İzaleyi şüyu olarak da bilinen ortaklığın giderilmesi davası; ‘izale’ kelime anlamı olarak giderme anlamına gelirken ‘şuyu’ ise ortaklığı ifade etmektedir. Nitekim izale-i şuyu denildiğinde ortaklığın giderilmesi ifade edilmektedir.Kısaca bahsetmek gerekirse bir malın paylaşılamaması halinde söz konusu olur. Bu davalarda malın mahkeme kararıyla satılması ve elde edilen paranın ortaklar arasında paylaşılması amaçlanır.

Taşınır veya taşınmaz üzerinde birlikte mülkiyet çeşitlerinden olan paylı mülkiyet ya da elbirliği mülkiyetin mevcut olması durumunda ortaklar arasında paydaşlığa son verilmesi ile kişisel mülkiyet tesis edilmesini sağlamaya yönelik dava türüdür.
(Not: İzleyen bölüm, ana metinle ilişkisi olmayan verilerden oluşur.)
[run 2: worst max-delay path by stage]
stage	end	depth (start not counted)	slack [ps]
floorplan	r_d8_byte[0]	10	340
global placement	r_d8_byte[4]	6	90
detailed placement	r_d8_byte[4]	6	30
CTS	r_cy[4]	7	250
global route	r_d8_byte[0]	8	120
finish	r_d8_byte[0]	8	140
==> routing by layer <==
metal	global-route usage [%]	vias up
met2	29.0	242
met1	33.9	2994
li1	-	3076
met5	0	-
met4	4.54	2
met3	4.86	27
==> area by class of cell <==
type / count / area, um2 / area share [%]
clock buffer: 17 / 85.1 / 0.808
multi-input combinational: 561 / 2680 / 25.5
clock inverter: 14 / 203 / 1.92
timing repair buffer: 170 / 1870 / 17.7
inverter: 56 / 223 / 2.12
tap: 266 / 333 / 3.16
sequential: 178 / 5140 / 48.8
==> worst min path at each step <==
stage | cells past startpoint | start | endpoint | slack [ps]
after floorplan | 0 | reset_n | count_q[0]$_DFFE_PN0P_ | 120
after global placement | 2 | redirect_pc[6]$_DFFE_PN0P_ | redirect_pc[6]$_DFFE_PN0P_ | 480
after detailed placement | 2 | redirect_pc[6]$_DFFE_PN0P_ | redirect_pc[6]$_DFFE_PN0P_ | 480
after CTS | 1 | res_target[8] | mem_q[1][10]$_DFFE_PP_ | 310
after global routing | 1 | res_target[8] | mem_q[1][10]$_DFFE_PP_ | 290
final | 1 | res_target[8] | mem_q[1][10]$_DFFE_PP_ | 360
Ortaklığın giderilmesi davasında, taraflar paydaşların tamamıdır. Davanın sonucu, paydaşların tamamı bakımından aynı sonuçları doğurur. Ortaklığın giderilmesi iki şekilde gerçekleştirilebilir:

- Aynen Taksim Suretiyle Ortaklığın Giderilmesi,

- Satış Suretiyle Ortaklığın Giderilmesi.

Ortaklığın giderilmesi davası, taşınır ya da taşınmaz mallar hakkında açılabilir. Taşınır ya da taşınmaz üzerindeki ortaklığın giderilmesini isteyen davacı taraf, davayı tüm ortaklara karşı açmalıdır. Ortaklardan birinin vefatı halinde ise vefat eden ortağın mirasçıları davaya eklenmelidir.
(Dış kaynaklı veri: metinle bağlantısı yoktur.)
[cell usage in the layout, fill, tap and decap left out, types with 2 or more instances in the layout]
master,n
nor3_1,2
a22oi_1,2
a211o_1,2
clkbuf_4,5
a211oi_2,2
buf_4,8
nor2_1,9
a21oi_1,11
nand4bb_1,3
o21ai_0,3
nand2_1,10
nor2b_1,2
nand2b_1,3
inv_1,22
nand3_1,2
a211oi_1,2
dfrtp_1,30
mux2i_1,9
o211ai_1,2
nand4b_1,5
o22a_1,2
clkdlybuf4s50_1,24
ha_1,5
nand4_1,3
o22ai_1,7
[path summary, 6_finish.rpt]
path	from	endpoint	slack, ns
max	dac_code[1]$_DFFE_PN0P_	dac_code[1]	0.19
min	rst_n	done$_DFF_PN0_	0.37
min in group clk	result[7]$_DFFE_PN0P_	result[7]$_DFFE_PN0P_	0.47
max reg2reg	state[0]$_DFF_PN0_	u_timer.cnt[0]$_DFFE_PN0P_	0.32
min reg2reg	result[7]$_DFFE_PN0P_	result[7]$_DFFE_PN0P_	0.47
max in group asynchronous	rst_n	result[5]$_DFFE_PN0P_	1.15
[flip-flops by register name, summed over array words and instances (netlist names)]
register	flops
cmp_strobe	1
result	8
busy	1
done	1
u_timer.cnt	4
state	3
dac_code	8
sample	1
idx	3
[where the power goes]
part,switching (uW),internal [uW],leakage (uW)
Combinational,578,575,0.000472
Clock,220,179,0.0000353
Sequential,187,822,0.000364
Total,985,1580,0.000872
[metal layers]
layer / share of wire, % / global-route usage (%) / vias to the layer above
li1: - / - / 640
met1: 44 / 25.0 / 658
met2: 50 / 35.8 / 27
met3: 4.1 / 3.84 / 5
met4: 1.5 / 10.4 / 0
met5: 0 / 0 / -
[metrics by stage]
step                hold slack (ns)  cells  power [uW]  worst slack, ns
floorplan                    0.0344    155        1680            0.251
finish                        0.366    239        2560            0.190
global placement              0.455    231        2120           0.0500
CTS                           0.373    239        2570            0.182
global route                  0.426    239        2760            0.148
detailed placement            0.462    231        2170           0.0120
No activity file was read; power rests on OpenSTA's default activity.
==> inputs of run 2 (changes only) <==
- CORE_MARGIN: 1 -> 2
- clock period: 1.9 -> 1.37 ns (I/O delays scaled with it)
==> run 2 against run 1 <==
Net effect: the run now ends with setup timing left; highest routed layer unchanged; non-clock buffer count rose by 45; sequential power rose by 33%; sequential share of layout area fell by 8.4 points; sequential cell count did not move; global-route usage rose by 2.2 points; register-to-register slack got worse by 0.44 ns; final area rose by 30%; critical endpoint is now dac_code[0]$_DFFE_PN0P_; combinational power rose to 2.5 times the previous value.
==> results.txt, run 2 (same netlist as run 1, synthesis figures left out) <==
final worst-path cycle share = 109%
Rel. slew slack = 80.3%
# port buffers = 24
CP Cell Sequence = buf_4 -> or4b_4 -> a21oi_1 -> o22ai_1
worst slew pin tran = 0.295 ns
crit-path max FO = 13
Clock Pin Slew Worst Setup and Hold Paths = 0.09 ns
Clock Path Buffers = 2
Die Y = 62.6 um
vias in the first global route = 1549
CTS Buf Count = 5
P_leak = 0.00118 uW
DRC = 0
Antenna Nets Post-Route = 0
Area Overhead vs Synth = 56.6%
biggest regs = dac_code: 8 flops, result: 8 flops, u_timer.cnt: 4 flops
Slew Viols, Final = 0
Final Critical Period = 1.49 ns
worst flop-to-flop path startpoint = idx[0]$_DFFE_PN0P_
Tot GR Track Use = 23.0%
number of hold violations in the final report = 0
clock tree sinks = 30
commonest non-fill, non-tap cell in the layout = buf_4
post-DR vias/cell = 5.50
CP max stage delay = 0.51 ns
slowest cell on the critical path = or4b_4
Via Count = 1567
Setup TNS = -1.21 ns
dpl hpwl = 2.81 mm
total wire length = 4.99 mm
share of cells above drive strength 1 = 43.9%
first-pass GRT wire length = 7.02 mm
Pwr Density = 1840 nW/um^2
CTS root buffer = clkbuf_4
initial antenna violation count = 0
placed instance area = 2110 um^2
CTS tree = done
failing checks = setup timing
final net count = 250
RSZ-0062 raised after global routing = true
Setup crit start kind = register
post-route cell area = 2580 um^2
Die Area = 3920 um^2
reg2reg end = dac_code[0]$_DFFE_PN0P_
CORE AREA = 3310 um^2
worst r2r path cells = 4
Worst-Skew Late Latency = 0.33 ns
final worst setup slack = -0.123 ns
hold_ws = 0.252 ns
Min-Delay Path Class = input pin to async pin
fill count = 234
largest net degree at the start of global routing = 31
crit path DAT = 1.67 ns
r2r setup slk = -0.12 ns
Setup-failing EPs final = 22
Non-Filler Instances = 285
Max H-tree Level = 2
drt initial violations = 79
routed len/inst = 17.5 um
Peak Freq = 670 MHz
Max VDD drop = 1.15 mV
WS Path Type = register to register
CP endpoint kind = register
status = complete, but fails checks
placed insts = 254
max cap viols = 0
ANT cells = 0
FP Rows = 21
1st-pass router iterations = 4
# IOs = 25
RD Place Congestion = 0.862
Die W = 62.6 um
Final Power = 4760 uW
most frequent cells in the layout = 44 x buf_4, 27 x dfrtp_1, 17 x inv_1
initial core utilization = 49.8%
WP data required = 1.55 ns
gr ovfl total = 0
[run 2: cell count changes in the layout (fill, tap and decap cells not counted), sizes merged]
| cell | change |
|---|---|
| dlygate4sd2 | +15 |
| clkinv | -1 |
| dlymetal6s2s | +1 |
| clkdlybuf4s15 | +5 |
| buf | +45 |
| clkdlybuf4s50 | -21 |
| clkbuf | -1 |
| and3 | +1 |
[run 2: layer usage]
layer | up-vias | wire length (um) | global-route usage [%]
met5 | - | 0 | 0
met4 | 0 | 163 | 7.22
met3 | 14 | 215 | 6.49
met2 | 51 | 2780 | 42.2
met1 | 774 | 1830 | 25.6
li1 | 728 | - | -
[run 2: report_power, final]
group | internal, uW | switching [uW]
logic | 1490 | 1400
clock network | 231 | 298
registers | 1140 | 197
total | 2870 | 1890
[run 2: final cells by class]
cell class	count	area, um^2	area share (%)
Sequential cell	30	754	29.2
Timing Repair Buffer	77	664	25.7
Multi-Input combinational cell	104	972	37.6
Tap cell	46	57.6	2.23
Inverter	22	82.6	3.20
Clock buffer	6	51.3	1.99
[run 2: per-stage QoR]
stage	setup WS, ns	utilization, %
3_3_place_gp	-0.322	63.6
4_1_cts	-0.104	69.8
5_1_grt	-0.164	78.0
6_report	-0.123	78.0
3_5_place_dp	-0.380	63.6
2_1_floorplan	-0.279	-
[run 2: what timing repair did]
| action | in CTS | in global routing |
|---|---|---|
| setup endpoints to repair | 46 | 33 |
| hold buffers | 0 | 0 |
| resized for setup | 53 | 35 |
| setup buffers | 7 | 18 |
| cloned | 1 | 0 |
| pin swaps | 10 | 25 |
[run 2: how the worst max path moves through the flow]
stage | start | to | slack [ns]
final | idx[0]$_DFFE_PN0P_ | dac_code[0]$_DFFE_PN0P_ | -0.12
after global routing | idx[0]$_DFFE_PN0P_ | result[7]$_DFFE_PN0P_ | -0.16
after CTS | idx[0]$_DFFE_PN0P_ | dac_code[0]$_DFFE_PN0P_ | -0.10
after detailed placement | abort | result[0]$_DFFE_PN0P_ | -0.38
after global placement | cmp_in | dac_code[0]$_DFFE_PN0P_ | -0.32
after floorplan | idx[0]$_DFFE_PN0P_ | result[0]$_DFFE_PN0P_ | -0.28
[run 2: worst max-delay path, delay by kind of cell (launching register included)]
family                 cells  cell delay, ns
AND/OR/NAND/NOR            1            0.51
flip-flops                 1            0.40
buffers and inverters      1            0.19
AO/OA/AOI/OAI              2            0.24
1. Aynen taksim suretiyle ortaklığın giderilmesi, her taşınır ya da taşınmaz dava konusu mal için geçerli olamayabilir. Söz konusu taşınır ya da taşınmaz malın bölünebilir niteliğini haiz olması gerekir. Mahkeme tarafından ilk olarak dava konusu taşınır ya da taşınmaz malın taksiminin mümkün olup olmadığı incelenecektir. Aynen taksim suretiyle ortaklığın giderilmesinde taşınır ya da taşınmaz mal, paydaşların sayısınca taksim edilir. Dava konusu malın paylarının eşitlenemediği durumlarda eksi parça yönünden değeri tutarında para eklenmesi de söz konusu olabilecektir. Aynen taksim suretiyle ortaklığın giderilmesine örnek olarak üç paydaşı bulunan bir arazinin, birbirine denk üç parçaya bölünerek paydaşlara bırakılmasını örnek verebiliriz.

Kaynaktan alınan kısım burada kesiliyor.